- What you should do
Each line below that contains the word "integer" must be copied.

Collected data entries:

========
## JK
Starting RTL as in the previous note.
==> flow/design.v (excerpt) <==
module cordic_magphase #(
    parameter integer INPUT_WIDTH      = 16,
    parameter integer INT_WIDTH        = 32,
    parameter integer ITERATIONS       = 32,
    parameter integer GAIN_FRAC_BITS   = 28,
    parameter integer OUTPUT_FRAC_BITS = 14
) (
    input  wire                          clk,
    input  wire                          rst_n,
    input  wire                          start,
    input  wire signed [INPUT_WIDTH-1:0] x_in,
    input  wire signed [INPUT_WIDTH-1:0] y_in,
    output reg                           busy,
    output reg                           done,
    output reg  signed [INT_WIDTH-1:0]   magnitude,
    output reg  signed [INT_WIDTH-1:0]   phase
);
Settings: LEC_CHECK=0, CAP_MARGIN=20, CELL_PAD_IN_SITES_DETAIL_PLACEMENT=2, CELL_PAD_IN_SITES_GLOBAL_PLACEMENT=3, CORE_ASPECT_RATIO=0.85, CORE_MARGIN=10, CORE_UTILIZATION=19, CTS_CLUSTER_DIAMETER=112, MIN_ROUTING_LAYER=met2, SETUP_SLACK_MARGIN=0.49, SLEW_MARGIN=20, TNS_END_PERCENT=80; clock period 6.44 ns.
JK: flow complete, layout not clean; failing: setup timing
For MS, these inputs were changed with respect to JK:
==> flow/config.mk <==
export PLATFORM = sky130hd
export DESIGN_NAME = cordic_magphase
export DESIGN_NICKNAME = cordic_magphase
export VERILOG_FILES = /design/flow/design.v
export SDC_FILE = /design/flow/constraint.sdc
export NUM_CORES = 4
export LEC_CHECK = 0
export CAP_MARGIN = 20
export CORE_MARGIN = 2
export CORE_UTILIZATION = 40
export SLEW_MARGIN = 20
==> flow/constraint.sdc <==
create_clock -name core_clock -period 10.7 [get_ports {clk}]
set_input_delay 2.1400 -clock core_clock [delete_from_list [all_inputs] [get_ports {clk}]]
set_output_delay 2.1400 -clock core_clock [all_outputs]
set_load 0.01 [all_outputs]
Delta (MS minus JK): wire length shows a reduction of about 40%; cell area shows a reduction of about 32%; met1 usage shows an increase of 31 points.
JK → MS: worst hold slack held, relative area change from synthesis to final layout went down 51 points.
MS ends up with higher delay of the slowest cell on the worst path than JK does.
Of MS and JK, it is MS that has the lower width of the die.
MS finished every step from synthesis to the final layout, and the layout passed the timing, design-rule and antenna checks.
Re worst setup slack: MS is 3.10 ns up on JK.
build 29:
// UART_Top_Module
module UART_Top_Module(
input clk,                      
input rst,                      
input [7:0] data_in,            
input wr_en,rd_en,              
input [2:0] address,            
output  [7:0]data_o,            
output  serial_data_out,        
output  n_RTS,                  
output  tx_done,                
input   n_CTS                 
);
Settings: LEC_CHECK=0, CAP_MARGIN=20, CORE_ASPECT_RATIO=0.62, CORE_MARGIN=7, CORE_UTILIZATION=38, MAX_ROUTING_LAYER=met4, SLEW_MARGIN=20; clock period 3.03 ns.
run.sh (not shown) runs the stock make flow with config.mk's settings and CLKGATE_MAP_FILE=.
The following lists how build 26 was set up differently from build 29:
Settings: CTS_CLUSTER_SIZE: unset -> 17; MAX_ROUTING_LAYER: met4 -> unset; CORE_MARGIN: 7 -> 2; CORE_UTILIZATION: 38 -> 70; CORE_ASPECT_RATIO: 0.62 -> unset; the clock period (ns, I/O delays scaled along): 3.03 -> 2.35.
### Flow results
- Ran to the end and failed final checks on negative setup slack: build 26.
- met1 wire length ended up 5.9 mm lower on build 26 than on build 29.
- Build 26 vs. build 29: sequential share of layout area went down by 0.96 points.
- Cmp build 26 and build 29 / wire length after detailed routing / lower: build 26
- Against build 29 as the reference, build 26 delivers a higher power per standard cell area.
Setup changes, build 26 to build 75
Settings: an added ABC_AREA of 1; a deleted CTS_CLUSTER_SIZE that had been 17; a change of CORE_UTILIZATION from 70 to 72; a change of the clock period (ns, I/O delays scaled along) from 2.35 to 3.18.
### Flow results
Build 75 finished every stage and its layout cleared the timing, DRC and antenna checks.
Lower floorplan die area among build 75 and build 26: build 75
[compare] base=build 26 new=build 75: setup slack went up; area share of and/or/nand/nor cells after synthesis went up; area occupied by multi-input gates went down; total nets after synthesis went up; via count of the first global-routing pass went up.
Here is what was changed in the inputs of build 38 compared with build 75.
Settings: SETUP_SLACK_MARGIN now 0.63, previously not set; ABC_AREA no longer set, was 1; PLACE_DENSITY now 0.35, previously not set; the clock period (ns, I/O delays scaled along) now 2.18, was 3.18.
### Flow results
In build 38 the implementation completed, yet the final layout does not meet the checks, the culprit being negative setup slack.
| peak ir drop on the vdd network | build 38 vs build 75 | worse |
Going from build 75 to build 38, adder and majority cell fraction of the synthesized area held; worst setup slack went down 0.59 ns; clock network power went up about 50%.
Number of failing hold endpoints at the final stage: build 38 vs build 75, no meaningful difference
Build 38 gives less HPWL after detailed placement than build 75 did.
Inputs modified between build 38 and build 85:
Settings: ABC_AREA: unset -> 1; PLACE_DENSITY: 0.35 -> unset; SETUP_SLACK_MARGIN: 0.63 -> unset; CTS_CLUSTER_SIZE: unset -> 72; the clock period (ns, I/O delays scaled along): 2.18 -> 2.01.
Findings:
Build 85 had finished all stages when the layout checks came back failing, citing negative setup slack.
Compared with build 38, build 85 shows switching part of the total power higher by 6.1 points.
From build 38 to build 85 the numbers moved as follows: part of the total power dissipated in the clock network moved down, combinational group share of total power climbed 3.5 points, non-clock buffer count dropped 16%.
Overall power (build 38 / build 85): 0.864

- Task solution
    parameter integer INPUT_WIDTH      = 16,
    parameter integer INT_WIDTH        = 32,
    parameter integer ITERATIONS       = 32,
    parameter integer GAIN_FRAC_BITS   = 28,
    parameter integer OUTPUT_FRAC_BITS = 14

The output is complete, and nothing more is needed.